Rinehart Half-Sister Not Interested in Claiming Part of Family Wealth
While the children of Gina Rinehart, Australia's richest woman, are battling it out with the family matriarch for control of the clan's billions of dollars, her half-sister is not interested in claiming a part in the Hancock fortune.
Hilda Kickett, the illegitimate daughter of Lang Hancock, even described the family members who are engaged in a court battle over money as acting like village idiots.
Ms Kickett is the daughter of Mr Hancock with an Aboriginal cook and lived at one point in the mining magnate's property at Mulga Downs. However, she spent her younger days in an orphanage although her father occasionally arranged visits for her at his different houses.
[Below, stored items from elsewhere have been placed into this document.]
===== src/rtl/prbs_lfsr.sv =====
// prbs_lfsr: Fibonacci LFSR of selectable degree, presents the next OUT_W output bits
module prbs_lfsr
    import prbs_pkg::*;
#(
    parameter int OUT_W = 8
) (
    input  logic             clk,
    input  logic             rst,
    input  logic [1:0]       sel,
    input  logic             adv,
    input  logic             reseed,
    output logic [OUT_W-1:0] bits
);

    logic [LFSR_MAX_W-1:0] s_q;
    logic [LFSR_MAX_W-1:0] s_n;
    logic [4:0]            deg;
    logic [4:0]            tap;

    assign deg = prbs_deg(sel);
    assign tap = prbs_tap(sel);

    // Unroll OUT_W single-bit steps; bit 0 of the beat is the earliest emitted bit
    always_comb begin
        s_n  = s_q;
        bits = '0;
        for (int i = 0; i < OUT_W; i++) begin
            bits[i] = s_n[deg - 5'd1] ^ s_n[tap - 5'd1];
            s_n     = {s_n[LFSR_MAX_W-2:0], bits[i]};
        end
    end

    // Register state: seed on reset/reseed, step a whole beat only on a PRBS transfer
    always_ff @(posedge clk or negedge rst) begin
        if (!rst)
            s_q <= LFSR_SEED;
        else if (reseed)
            s_q <= LFSR_SEED;
        else if (adv)
            s_q <= s_n;
    end

endmodule
==> src/rtl/mux_4x1_arbiter.sv <==
// Round-robin arbiter with bounded hold that owns one mux_4x1 and delivers the
// granted requester's data bit in true polarity.
module mux_4x1_arbiter
    import mux_4x1_arbiter_pkg::*;
#(
    parameter int unsigned MAX_HOLD = 8,
    parameter int unsigned CNT_W    = 4
) (
    input  logic             clk,
    input  logic             rst_n,
    input  logic [ARB_N-1:0] req,
    input  logic [ARB_N-1:0] d,
    output logic [ARB_N-1:0] gnt,
    output logic             s0,
    output logic             s1,
    output logic             busy,
    output logic             dout
);

    localparam logic [CNT_W-1:0] HOLD_LAST = CNT_W'(MAX_HOLD - 1);

    arb_state_e           state_q, state_d;
    logic [ARB_IDX_W-1:0] owner_q, owner_d;
    logic [ARB_IDX_W-1:0] ptr_q, ptr_d;
    logic [CNT_W-1:0]     hold_q, hold_d;
    logic [ARB_N-1:0]     gnt_q, gnt_d;
    logic [ARB_IDX_W-1:0] sel_q, sel_d;
    logic                 busy_q, busy_d;
    logic [ARB_IDX_W-1:0] idle_pick, rel_ptr, rel_pick;
    logic                 mux_y;

    // First requester at or after p, wrapping 3 -> 0.
    function automatic logic [ARB_IDX_W-1:0] rr_pick(input logic [ARB_N-1:0] r,
                                                     input logic [ARB_IDX_W-1:0] p);
        logic                 found;
        logic [ARB_IDX_W-1:0] idx;
        logic [ARB_IDX_W-1:0] win;
        found = 1'b0;
        win   = p;
        for (int unsigned i = 0; i < ARB_N; i++) begin
            idx = p + ARB_IDX_W'(i);
            if (!found && r[idx]) begin
                win   = idx;
                found = 1'b1;
            end
        end
        return win;
    endfunction

    assign idle_pick = rr_pick(req, ptr_q);
    assign rel_ptr   = owner_q + ARB_IDX_W'(1);
    assign rel_pick  = rr_pick(req, rel_ptr);

    // Next-state: grant from idle, extend, or release and re-arbitrate in one edge.
    always_comb begin
        state_d = state_q;
        owner_d = owner_q;
        ptr_d   = ptr_q;
        hold_d  = hold_q;
        gnt_d   = gnt_q;
        sel_d   = sel_q;
        busy_d  = busy_q;
        case (state_q)
            ARB_IDLE: begin
                if (|req) begin
                    state_d = ARB_GRANT;
                    owner_d = idle_pick;
                    gnt_d   = ARB_N'(1) << idle_pick;
                    sel_d   = idle_pick;
                    hold_d  = '0;
                    busy_d  = 1'b1;
                end
            end
            ARB_GRANT: begin
                if (req[owner_q] && (hold_q < HOLD_LAST)) begin
                    hold_d = hold_q + CNT_W'(1);
                end else begin
                    ptr_d = rel_ptr;
                    if (|req) begin
                        owner_d = rel_pick;
                        gnt_d   = ARB_N'(1) << rel_pick;
                        sel_d   = rel_pick;
                        hold_d  = '0;
                    end else begin
                        // Selects keep the last owner so the mux does not toggle while idle.
                        state_d = ARB_IDLE;
                        gnt_d   = '0;
                        busy_d  = 1'b0;
                    end
                end
            end
            default: state_d = ARB_IDLE;
        endcase
    end

    always_ff @(posedge clk) begin
        if (!rst_n) begin
            state_q <= ARB_IDLE;
            owner_q <= '0;
            ptr_q   <= '0;
            hold_q  <= '0;
            gnt_q   <= '0;
            sel_q   <= '0;
            busy_q  <= 1'b0;
        end else begin
            state_q <= state_d;
            owner_q <= owner_d;
            ptr_q   <= ptr_d;
            hold_q  <= hold_d;
            gnt_q   <= gnt_d;
            sel_q   <= sel_d;
            busy_q  <= busy_d;
        end
    end

    mux_4x1 u_mux (
        .d0 (d[0]),
        .d1 (d[1]),
        .d2 (d[2]),
        .d3 (d[3]),
        .s0 (sel_q[0]),
        .s1 (sel_q[1]),
        .y  (mux_y)
    );

    // The cell inverts, so re-invert and gate with busy.
    assign dout = busy_q & ~mux_y;
    assign gnt  = gnt_q;
    assign s0   = sel_q[0];
    assign s1   = sel_q[1];
    assign busy = busy_q;

endmodule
She told Nine Network on Tuesday that Mr Hancock had acknowledged her many times.
Her public appearance adds to the growing public information about Ms Rinehart whose unauthorised biography was released in late June by Fairfax Media journalist Adele Ferguson.
Ms Kickett said she knew the estranged Rinehart children and other family members. She said the kids call her aunty and she considers them like her own children.
Ms Rinehart's apparent dislike for extended family members was evident since she does not talk to Ms Kickett. The mining billionaire, also the world's richest woman, likewise had a legal battle against the widow of Mr Hancock, Rose Porteous. But Ms Kickett said she was acknowledged by Ms Porteous.
Ms Rinehart has not acknowledged Ms Kickett as her half-sister, but the latter claims she has DNA proof of her Hancock lineage.
But being an acknowledged Hancock family member is neither a blessing, said estranged son John, who said he has not received any money for many years from his mother or from the trust that Mr Hancock established for his grandchildren.
He told the ABC TV show Four Corners that because of his situation, he has to work with the help of friends in Asia.''
Ms Rinehart declined to appear on the same show, but said in a statement in response to her son's statement about not receiving money from the trust that provisions of the deed contains a prohibition on public disclosure by any party of commercial transactions.
Ms Rinehart's legal battle with her children, however, has taken a back seat temporarily to her attempts to gain seats in Fairfax Media. When the financially hemorrhaging media company rejected her demands, Ms Rinehart - who holds a 19 per cent stake in Fairfax - threatened to sell her shares of the firm. The company's share value has plummeted to just 59 cents on Monday.